### Your task
Copy exactly, please, the lines of the data from its start through the line containing "export SYNTH_SLANG_ARGS = --single-unit".

Extracted data entries
_ _ _

==> config.mk <==
export PLATFORM = sky130hd
export DESIGN_NAME = mem_wb_stage_flat
export DESIGN_NICKNAME = d
export VERILOG_FILES = /design/src/rtl/mem_wb_stage_if.sv /design/src/rtl/mem_wb_stage.sv /design/src/flat_wrapper.sv
export SDC_FILE = /design/constraint.sdc
export NUM_CORES = 1
export LEC_CHECK = 0
export ABC_CLOCK_PERIOD_IN_PS = 4300
export BUFFER_PORTS_ARGS = -buffer_cell sky130_fd_sc_hd__buf_2
export CORE_ASPECT_RATIO = 1.5
export CORE_MARGIN = 4
export CORE_UTILIZATION = 43
export DETAILED_ROUTE_END_ITERATION = 8
export GPL_TIMING_DRIVEN = 0
export PLACE_DENSITY = 0.86
export SLEW_MARGIN = 25
export SYNTH_ARGS = -nofsm -noshare
export SYNTH_HDL_FRONTEND = slang
export SYNTH_SLANG_ARGS = --single-unit
export TNS_END_PERCENT = 1
==> constraint.sdc <==
create_clock -name clk -period 4.3 [get_ports clk]
set_input_delay 0.645 -clock clk [delete_from_list [all_inputs] [get_ports clk]]
set_output_delay 0.645 -clock clk [all_outputs]
set_load 0.01 [all_outputs]
==> src/rtl/mem_wb_stage_if.sv <==
// Data-memory request/response bus between the MEM stage (master) and data memory (slave).
interface mem_wb_stage_if #(
   parameter int unsigned ADDR_W = 8
);
   logic              mem_req;
   logic              mem_we;
   logic [ADDR_W-1:0] mem_addr;
   logic [31:0]       mem_wdata;
   logic [31:0]       mem_rdata;
   logic              mem_ready;

   modport master (
      output mem_req, mem_we, mem_addr, mem_wdata,
      input  mem_rdata, mem_ready
   );

   modport slave (
      input  mem_req, mem_we, mem_addr, mem_wdata,
      output mem_rdata, mem_ready
   );
endinterface

==> src/rtl/mem_wb_stage.sv <==
// MEM + WB stage: variable-latency load/store with timeout abort, upstream freeze,
// and the MEM/WB register that feeds the register-file write port.
module mem_wb_stage #(
   parameter int unsigned BASE_ADDR = 1024,
   parameter int unsigned ADDR_W    = 8,
   parameter int unsigned TIMEOUT   = 15
) (
   input  logic                  clk,
   input  logic                  rst,
   input  logic                  WB_EN,
   input  logic                  MEM_R_EN,
   input  logic                  MEM_W_EN,
   input  logic [31:0]           ALU_result,
   input  logic [31:0]           Val_RM,
   input  logic [3:0]            Dest,
   mem_wb_stage_if.master        mem,
   output logic                  freeze,
   output logic [3:0]            Dest_wb,
   output logic [31:0]           Result_WB,
   output logic                  writeBackEn,
   output logic                  mem_err,
   output logic                  align_err
);

   localparam logic [31:0] BaseAddr   = 32'(BASE_ADDR);
   localparam logic [7:0]  TimeoutCnt = 8'(TIMEOUT);

   typedef enum logic [1:0] {StIdle, StWait, StAbort} state_e;

   state_e     state_q, state_d;
   logic [7:0] cnt_q, cnt_d;
   logic       access;
   logic       abort_hit;
   logic       align_hit;

   assign access = MEM_R_EN | MEM_W_EN;

   // State register
   always_ff @(posedge clk) begin
      if (rst) begin
         state_q <= StIdle;
         cnt_q   <= '0;
      end else begin
         state_q <= state_d;
         cnt_q   <= cnt_d;
      end
   end

   // Next-state logic
   always_comb begin
      state_d   = state_q;
      cnt_d     = cnt_q;
      abort_hit = 1'b0;
      unique case (state_q)
         StIdle: begin
            if (access && !mem.mem_ready) begin
               state_d = StWait;
               cnt_d   = 8'd1;
            end
         end
         StWait: begin
            if (mem.mem_ready) begin
               state_d = StIdle;
               cnt_d   = '0;
            end else if (cnt_q == TimeoutCnt) begin
               state_d   = StAbort;
               cnt_d     = '0;
               abort_hit = 1'b1;
            end else begin
               cnt_d = cnt_q + 8'd1;
            end
         end
         StAbort: state_d = StIdle;
         default: state_d = StIdle;
      endcase
   end

   // Outputs; the aligned word address simply drops the low byte-offset bits
   always_comb begin
      mem.mem_req   = access && (state_q != StAbort);
      mem.mem_we    = MEM_W_EN && !MEM_R_EN;
      mem.mem_wdata = Val_RM;
      mem.mem_addr  = ADDR_W'((ALU_result - BaseAddr) >> 2);
      freeze        = access && !mem.mem_ready && (state_q != StAbort);
      align_hit     = access && mem.mem_req && (ALU_result[1:0] != 2'b00);
   end

   // MEM/WB pipeline register and sticky error flags
   always_ff @(posedge clk) begin
      if (rst) begin
         Dest_wb     <= '0;
         Result_WB   <= '0;
         writeBackEn <= 1'b0;
         mem_err     <= 1'b0;
         align_err   <= 1'b0;
      end else begin
         if (freeze || (state_q == StAbort)) begin
            writeBackEn <= 1'b0;
         end else begin
            Dest_wb     <= Dest;
            Result_WB   <= MEM_R_EN ? mem.mem_rdata : ALU_result;
            writeBackEn <= WB_EN && !mem.mem_we;
         end
         if (abort_hit) mem_err   <= 1'b1;
         if (align_hit) align_err <= 1'b1;
      end
   end

endmodule

==> src/flat_wrapper.sv <==
// flat-port wrapper written by rule: the top's interface ports become plain ports
module mem_wb_stage_flat 
#(
   parameter int unsigned BASE_ADDR = 1024,
   parameter int unsigned ADDR_W    = 8,
   parameter int unsigned TIMEOUT   = 15
)
  (clk, rst, WB_EN, MEM_R_EN, MEM_W_EN, ALU_result, Val_RM, Dest, freeze, Dest_wb, Result_WB, writeBackEn, mem_err, align_err, mem_mem_req, mem_mem_we, mem_mem_addr, mem_mem_wdata, mem_mem_rdata, mem_mem_ready);
  mem_wb_stage_if #(.ADDR_W(ADDR_W)) mem_i ();
  input  logic clk;
  input  logic rst;
  input  logic WB_EN;
  input  logic MEM_R_EN;
  input  logic MEM_W_EN;
  input  logic [31:0] ALU_result;
  input  logic [31:0] Val_RM;
  input  logic [3:0] Dest;
  output logic freeze;
  output logic [3:0] Dest_wb;
  output logic [31:0] Result_WB;
  output logic writeBackEn;
  output logic mem_err;
  output logic align_err;
  output wire logic [$bits(mem_i.mem_req)-1:0] mem_mem_req;
  output wire logic [$bits(mem_i.mem_we)-1:0] mem_mem_we;
  output wire logic [$bits(mem_i.mem_addr)-1:0] mem_mem_addr;
  output wire logic [$bits(mem_i.mem_wdata)-1:0] mem_mem_wdata;
  input wire logic [$bits(mem_i.mem_rdata)-1:0] mem_mem_rdata;
  input wire logic [$bits(mem_i.mem_ready)-1:0] mem_mem_ready;
  assign mem_mem_req = mem_i.mem_req;
  assign mem_mem_we = mem_i.mem_we;
  assign mem_mem_addr = mem_i.mem_addr;
  assign mem_mem_wdata = mem_i.mem_wdata;
  assign mem_i.mem_rdata = mem_mem_rdata;
  assign mem_i.mem_ready = mem_mem_ready;
  mem_wb_stage #(.BASE_ADDR(BASE_ADDR), .ADDR_W(ADDR_W), .TIMEOUT(TIMEOUT)) u_core (.clk(clk), .rst(rst), .WB_EN(WB_EN), .MEM_R_EN(MEM_R_EN), .MEM_W_EN(MEM_W_EN), .ALU_result(ALU_result), .Val_RM(Val_RM), .Dest(Dest), .mem(mem_i), .freeze(freeze), .Dest_wb(Dest_wb), .Result_WB(Result_WB), .writeBackEn(writeBackEn), .mem_err(mem_err), .align_err(align_err));
endmodule
# After elaboration in Yosys (flattened, before gate mapping)
# Index checks and enable logic that the tools add are counted.
[totals] out_inout_bits=82 word_cells=45 in_bits=106 ff_bits=49
[classes] mux=12 addsub=2 reduce_logical=17 n_eq_ne=6 bitwise_logic=1
[ops] cell="$mux 32" n=1
[ops] cell="$mux 8" n=3
[ops] cell="$pmux 8 s2" n=1
[ops] cell="$sub 10x1->10 const B" n=1
[ops] cell="$add 8x1->8 const B" n=1
[ops] cell="$eq 8x4->1 const B" n=1
[ops] cell="$logic_and 1x1->1" n=7
[ops] cell="$mux 2" n=3
[ops] cell="$pmux 2 s2" n=1
[ops] cell="$reduce_and 2->1" n=2
[ops] cell="$reduce_bool 2->1" n=2
[ops] cell="$logic_not 1->1" n=3
[ops] cell="$mux 1" n=3
[ops] cell="$ne 3x2->1 const B" n=1
[ops] cell="$eq 2x1->1 const B" n=1
[ops] cell="$eq 2x2->1 const B" n=1
[ops] cell="$logic_not 2->1" n=1
[ops] cell="$ne 2x1->1 const B" n=1
[ops] cell="$ne 2x2->1 const B" n=1
[ops] cell="$reduce_or 2->1" n=1
[ops] cell="$logic_or 1x1->1" n=1
[ops] cell="$or 1x1->1" n=1

# Logic depth before layout (Yosys ltp)
# Gate-level depths: netlist of run 1.
[logic_depth] ltp_word=5 mapped_depth=6 ltp_nobuf=5

# Worst setup path before layout of run 1
# Ideal clock, no wire load.
[synth_path] kind="input to register" from="input port MEM_R_EN" to="register u_core.cnt_q[5]" path_slack_ns=2.536 arrival_ns=1.694 setup_time_ns=0.070 required_ns=4.230 path_stages=5 cell_sequence="buf_6 o21bai_4 a21o_1 or4_1 a21oi_1"
[synth_via] elab_chain_cells=4
[synth_rtl] element="from (decl)" line="flat_wrapper.sv:13" source="input logic MEM_R_EN;"
[synth_rtl] element="$or 1x1->1" line="mem_wb_stage.sv:36" source="assign access = MEM_R_EN | MEM_W_EN;"
[synth_rtl] element="$logic_and 1x1->1" line="mem_wb_stage.sv:56" source="if (access && !mem.mem_ready) begin"
[synth_rtl] element="$ne 2x1->1 (no source line)"
[synth_rtl] element="$reduce_and 2->1 (no source line)"
[synth_rtl] element="to (signal assigned)" line="mem_wb_stage.sv:45" source="cnt_q <= cnt_d;"
[synth_rtl] element="to (decl)" line="mem_wb_stage.sv:31" source="logic [7:0] cnt_q, cnt_d;"
# No other way between the ends.
# A chain may end at the register's enable or synchronous reset.

# Final worst setup path of run 1
[layout_path] from="register u_core.state_q[1]" to="output port freeze"
[layout_via] elab_chain_cells=2
[layout_rtl] element="from (decl)" line="mem_wb_stage.sv:30" source="state_e state_q, state_d;"
[layout_rtl] element="from (signal assigned)" line="mem_wb_stage.sv:41" source="state_q <= StIdle;"
[layout_rtl] element="from (signal assigned)" line="mem_wb_stage.sv:44" source="state_q <= state_d;"
[layout_rtl] element="$ne 2x2->1" line="mem_wb_stage.sv:84" source="freeze = access && !mem.mem_ready && (state_q != StAbort);"
[layout_rtl] element="$logic_and 1x1->1" line="mem_wb_stage.sv:84"
[layout_rtl] element="to (decl)" line="flat_wrapper.sv:18" source="output logic freeze;"
# No other way between the ends.

==> impl_metrics.json, run 1 <==
{
  "hp-start": "u_core.align_err$_SDFFE_PP0P_",
  "drv_slew": 0,
  "cts_buffers": 5,
  "final_area_mm2": 0.00340,
  "synth.cell_area_mm2": 0.00246,
  "drive_gt1_share_pct": 49.5,
  "drcViolationCount": 0,
  "routedWlPerCell_um": 14.5,
  "synth_most_common_cell": "dfxtp_1",
  "worst_ep_required_time_ps": 3650,
  "synth_seq_area_share_pct": 39.9,
  "cp-start-kind": "register",
  "hold_viol": 0,
  "diodes": 0,
  "dr_total_vias": 2461,
  "worst_pin_slew_ps": 496,
  "yosysWarnings": 0,
  "endpoint_kind": "primary output",
  "max_freq_mhz": 528,
  "avgSynthCellArea_um2": 9.15,
  "gp_congestion": 0.785,
  "finalSetupTns_ps": 0,
  "syn_inst": 269,
  "synth.cells.most_frequent": "dfxtp_1 (49), nor2_1 (47), buf_4 (40), mux2i_1 (36), a211oi_1 (35)",
  "placed_cell_area_mm2": 0.00331,
  "cts.path.max_buffers": 2,
  "nets": 536,
  "die_h_um": 101,
  "ys_ff_latch": 49,
  "status": "finished clean",
  "synth_fa_ha_area_share_pct": 0.508,
  "setup_viol": 0,
  "clock-sinks": 49,
  "async_reset_ff_share_pct": 0,
  "r2r_setup_slack_ps": 2550,
  "detailed_place_hpwl_um": 5890,
  "postCtsSetupBuffers": 0,
  "ir_drop_mv": 0.209,
  "portBuffers": 153,
  "cp_max_fo": 10,
  "min_period_ps": 1900,
  "holdPathStages": 2,
  "hold_path_end": "u_core.align_err$_SDFFE_PP0P_",
  "die_x_um": 69.8,
  "synth_ff_type": "dfxtp_1",
  "crit_arrival_ps": 1250,
  "clk_pin_slew_ps": 90,
  "rsz0062_at_grt": "no",
  "cts_root_buf": "clkbuf_8",
  "powerDensity_mw_per_mm2": 298,
  "crit_path_top_delay_cell": "dfxtp_1",
  "drtAntennaViolNets": 0,
  "p_leak_nw": 1.78,
  "h-tree-depth": 2,
  "dr.pass1.iters": 4,
  "pre_cts_ws_ps": 2210,
  "maxSlewHeadroom_pct": 66.1,
  "min_period_over_period_pct": 44.1,
  "tritoncts": "yes",
  "drv_cap": 0,
  "start_util_pct": 44.8,
  "via_per_inst": 4.92,
  "clk_latency_ps": 300,
  "antenna_found_initial": 0,
  "synthXorXnorAreaFrac_pct": 1.07,
  "core_mm2": 0.00549,
  "routed_wl_um": 7230,
  "final.setup.worst_slack_ps": 2400,
  "track_usage_pct": 19.6,
  "grt_pass1_vias": 2427,
  "worstPathCellList": "buf_2, and2b_1, nor3_1, buf_2",
  "r2r-end": "u_core.Result_WB[26]$_SDFFE_PP0N_",
  "grt_pass1_wl_um": 11200,
  "synth-simple-area-share_pct": 11.7,
  "yosysTopAreaCell": "dfxtp_1",
  "grt_overflow": 0,
  "synth.area.top_cells": "dfxtp_1 (40%), mux2i_1 (15%), buf_4 (12%), a211oi_1 (11%), nor2_1 (7.2%)",
  "cts_resized": 0,
  "critPathKind": "register to primary output",
  "r2r-start": "u_core.state_q[1]$_SDFFE_PP0P_",
  "finalClockSkew_ps": 5.89,
  "synth_compound_area_share_pct": 16.2,
  "num_io_pins": 188,
  "ys_types": 34,
  "synth_top_area_share_pct": 39.9,
  "synth_edf_count": 0,
  "first_iter_violations": 85,
  "r2r_cells": 6,
  "grt_max_degree": 16,
  "hold_class": "register to register",
  "postCtsHoldBufs": 0,
  "critPathMostFrequentCell": "buf_2",
  "max_stage_delay_ps": 310,
  "muxShareOfSynthArea_pct": 14.6,
  "rows": 33,
  "fp.dieArea_mm2": 0.00702,
  "syn_nets": 376,
  "synth_top_family_by_area": "compound AO/OA/AOI/OAI gates",
  "area_delta_synth_final_pct": 38.2
}
[report_power, final]
group	internal [mW]	switching [mW]
sequential	0.484	0.0154
clock	0.116	0.157
combinational	0.121	0.120
total	0.722	0.292
[worst max-delay path, delay by kind of cell (launching register included)]
family / cells / cell delay, ps
flops: 1 / 310
simple gates: 2 / 320
buf+inv: 2 / 310
[routing by layer]
metal	track usage [%]	routed length [µm]
met1	19.9	2610
met2	37.4	3840
met3	6.09	672
met4	6.64	113
met5	0	0
[flip-flops by register name, indices dropped and copies added (netlist names)]
register            flops
u_core.mem_err          1
u_core.Result_WB       32
u_core.state_q          2
u_core.writeBackEn      1
u_core.align_err        1
u_core.cnt_q            8
u_core.Dest_wb          4
[per-stage QoR]
step / hold WS [ps] / utilization (%) / std cells / total power [mW]
finish: 455 / 61.9 / 500 / 1.01
global route: 478 / 61.9 / 500 / 1.08
CTS: 459 / 61.9 / 500 / 1.03
detailed placement: 437 / 60.4 / 492 / 0.755
global placement: 432 / 60.4 / 492 / 0.746
floorplan: 452 / - / 269 / 0.648
[cell usage in the layout (no fill, tap or decap), drive strengths merged, types with 2 or more instances in the layout]
| master | instances |
|---|---|
| nand2 | 2 |
| xnor2 | 3 |
| buf | 203 |
| a211oi | 35 |
| nor2 | 48 |
| mux2i | 36 |
| o21bai | 2 |
| dfxtp | 49 |
| nand3 | 3 |
| nor3 | 2 |
| o31ai | 2 |
| a21oi | 9 |
| clkbuf | 13 |
| inv | 4 |
| or4 | 2 |
| o21ai | 3 |
[worst max path at each step]
stage,slack (ps),start,to,depth (start not counted)
2_1_floorplan,2540,MEM_R_EN,u_core.cnt_q[5]$_SDFFE_PP0P_,5
3_3_place_gp,2230,MEM_R_EN,u_core.Result_WB[27]$_SDFFE_PP0N_,6
3_5_place_dp,2210,MEM_R_EN,u_core.Result_WB[25]$_SDFFE_PP0N_,6
4_1_cts,2390,u_core.state_q[1]$_SDFFE_PP0P_,mem_mem_req,4
5_1_grt,2300,u_core.state_q[1]$_SDFFE_PP0P_,mem_mem_req,4
6_report,2400,u_core.state_q[1]$_SDFFE_PP0P_,freeze,4
[area by class of cell]
class / instances / area, µm²
inverters: 3 / 11.3
plain buffers: 57 / 383
repair buffers: 153 / 766
fillers: 478 / 2090
well taps: 70 / 87.6
clock inverters: 2 / 13.8
flip-flops and latches: 49 / 981
multi-input cells: 160 / 1090
clock buffers: 6 / 72.6
[logic make-up after synthesis]
kind of cell | after synthesis
and+or+nand+nor | 65
buffers and inverters | 60
AOI/OAI and AO/OA | 55
DFF | 49
muxes | 36
xor gates and xnor gates | 3
adders and majority gates | 1
(Power assumes the default switching activity.)
==> inputs of run 2 (changes only) <==
Settings changed: ABC_CLOCK_PERIOD_IN_PS 4300 to 1800, CORE_UTILIZATION 43 to 40, PLACE_DENSITY 0.86 to 0.8.
Clock period 4.3 ns to 1.8 ns, I/O delays scaled along.
==> run 2 against run 1 <==
Effect of this change: routed wire length decreased by 2.1%; via count increased by 0.33%; largest cell class unchanged; total power increased to 2.5 times the previous value; critical endpoint is now u_core.Result_WB[24]$_SDFFE_PP0N_; sequential cell count unchanged; worst hold slack got worse by 240 ps; critical path type is now register to register; sequential power increased by 140%; critical path depth increased by 2.
==> impl_metrics.json, run 2 (synthesized netlist as in run 1, its figures left out) <==
{
  "num_io_pins": 188,
  "drcViolationCount": 0,
  "rows": 34,
  "detailed_place_hpwl_um": 5790,
  "finalClockSkew_ps": 10.3,
  "grt_use_met3_pct": 3.48,
  "routedWlPerCell_um": 14.1,
  "clock-sinks": 49,
  "setup.worst_path.start": "u_core.state_q[1]$_SDFFE_PP0P_",
  "multi_input_area_mm2": 0.00109,
  "cp_max_fo": 10,
  "diodes": 0,
  "use_met1_pct": 18.6,
  "antenna_found_initial": 0,
  "cts.path.max_buffers": 2,
  "track_usage_pct": 18.0,
  "area_delta_synth_final_pct": 39.4,
  "dr_total_vias": 2469,
  "rsz0062_at_grt": "no",
  "min_period_over_period_pct": 92.4,
  "dr.pass1.iters": 4,
  "setup_viol": 0,
  "grt_max_degree": 16,
  "clk_pin_slew_ps": 90,
  "grt_use_met2_pct": 34.1,
  "drive_gt1_share_pct": 49.5,
  "worst_pin_slew_ps": 487,
  "p_leak_nw": 1.79,
  "grt_pass1_vias": 2335,
  "cp-start-kind": "register",
  "crit_path_top_delay_cell": "dfxtp_1",
  "maxSlewHeadroom_pct": 66.7,
  "power_mw": 2.54,
  "final.setup.worst_slack_ps": 137,
  "finalSetupTns_ps": 0,
  "h-tree-depth": 2,
  "pre_cts_ws_ps": 112,
  "largest-register": "u_core.Result_WB",
  "critPathMostFrequentCell": "buf_2",
  "nFillCells": 550,
  "crit_arrival_ps": 1840,
  "hold_class": "input port to register",
  "layout_common_cells": "buf_2 (161), dfxtp_1 (49), nor2_1 (47)",
  "worst_ep_required_time_ps": 1980,
  "portBuffers": 153,
  "gp_congestion": 0.789,
  "via_per_inst": 4.92,
  "grt_pass1_wl_um": 10800,
  "grt_overflow": 0,
  "core_mm2": 0.00587,
  "hp-start": "Dest[3]",
  "die_x_um": 72.0,
  "fp.dieArea_mm2": 0.00750,
  "first_iter_violations": 87,
  "r2r-start": "u_core.state_q[1]$_SDFFE_PP0P_",
  "drv_slew": 0,
  "reg_top3": "u_core.Result_WB (32), u_core.cnt_q (8), u_core.Dest_wb (4)",
  "nets": 536,
  "clk_latency_ps": 300,
  "tritoncts": "yes",
  "layout_commonest_cell": "buf_2",
  "max_freq_mhz": 601,
  "worstPathCellList": "buf_2, and2b_1, nor2_2, clkbuf_4, buf_2, a211oi_1",
  "ir_drop_mv": 0.294,
  "critPathKind": "register to register",
  "drtAntennaViolNets": 0,
  "drv_cap": 0,
  "cts_buffers": 5,
  "hold_viol": 0,
  "gr-max-usage-layer": "met2",
  "cts_root_buf": "clkbuf_8",
  "ff_latch_area_um2": 981,
  "start_util_pct": 41.9,
  "min_period_ps": 1660,
  "routed_wl_um": 7070,
  "largest_reg_flops": 32,
  "endpoint_kind": "register",
  "powerDensity_mw_per_mm2": 740,
  "die_h_um": 104,
  "max_stage_delay_ps": 300,
  "status": "finished clean"
}
==> run 2: cell count changes in the layout (fill, tap and decap cells not counted), sizes merged <==
| cell | delta |
|---|---|
| buf | -1 |
| bufinv | +1 |
| clkbuf | +1 |
| inv | -1 |
==> run 2: repair_timing <==
| item | in CTS | in global routing |
|---|---|---|
| hold buffers | 0 | 0 |
| resized for setup | 0 | 1 |
| setup endpoints to repair | 0 | 2 |
| setup buffers | 0 | 0 |
==> run 2: layout make-up <==
| type | count | area share (%) |
|---|---|---|
| Sequential cell | 49 | 28.6 |
| Tap cell | 72 | 2.63 |
| Clock buffer | 6 | 2.12 |
| Inverter | 3 | 0.328 |
| Timing Repair Buffer | 153 | 22.3 |
| Clock inverter | 2 | 1.13 |
| Buffer | 57 | 11.2 |
| Multi-Input combinational cell | 160 | 31.7 |
==> run 2: path summary, 6_finish.rpt <==
kind / endpoint / depth (start not counted) / slack (ps)
worst max-delay path: u_core.Result_WB[24]$_SDFFE_PP0N_ / 6 / 140
worst min-delay path: u_core.Dest_wb[3]$_SDFFE_PP0N_ / 3 / 210
worst max register to register: u_core.Result_WB[24]$_SDFFE_PP0N_ / 6 / 140
worst min register to register: u_core.align_err$_SDFFE_PP0P_ / 2 / 450
==> run 2: per-layer routing <==
layer	up-vias	routed length, µm
met5	-	0
met4	0	159
met3	13	728
met2	138	3750
met1	1089	2440
li1	1229	-
==> run 2: critical path, delay by kind of cell, from the launching register on <==
| family | cells | cell delay (ps) |
|---|---|---|
| buffers and inverters | 3 | 690 |
| AND/OR/NAND/NOR | 2 | 440 |
| AO/OA/AOI/OAI | 1 | 100 |
| flip-flops | 1 | 300 |
==> run 2: metrics by stage <==
step           hold slack [ps]  area [µm²]  utilization, %  instances
3_3_place_gp               431        3320            56.5        494
2_1_floorplan              417        2460               -        269
6_report                   213        3430            58.4        502
4_1_cts                    206        3430            58.4        502
3_5_place_dp               438        3320            56.5        494
5_1_grt                    216        3430            58.4        502
==> run 2: report_power, final <==
group / switching (mW) / leakage, nW / total (mW) / internal (mW)
registers: 0.0352 / 0.405 / 1.19 / 1.16
clock network: 0.354 / 0.0554 / 0.771 / 0.417
logic: 0.288 / 1.33 / 0.577 / 0.290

_ _ _

### Solved problem
==> config.mk <==
export PLATFORM = sky130hd
export DESIGN_NAME = mem_wb_stage_flat
export DESIGN_NICKNAME = d
export VERILOG_FILES = /design/src/rtl/mem_wb_stage_if.sv /design/src/rtl/mem_wb_stage.sv /design/src/flat_wrapper.sv
export SDC_FILE = /design/constraint.sdc
export NUM_CORES = 1
export LEC_CHECK = 0
export ABC_CLOCK_PERIOD_IN_PS = 4300
export BUFFER_PORTS_ARGS = -buffer_cell sky130_fd_sc_hd__buf_2
export CORE_ASPECT_RATIO = 1.5
export CORE_MARGIN = 4
export CORE_UTILIZATION = 43
export DETAILED_ROUTE_END_ITERATION = 8
export GPL_TIMING_DRIVEN = 0
export PLACE_DENSITY = 0.86
export SLEW_MARGIN = 25
export SYNTH_ARGS = -nofsm -noshare
export SYNTH_HDL_FRONTEND = slang
export SYNTH_SLANG_ARGS = --single-unit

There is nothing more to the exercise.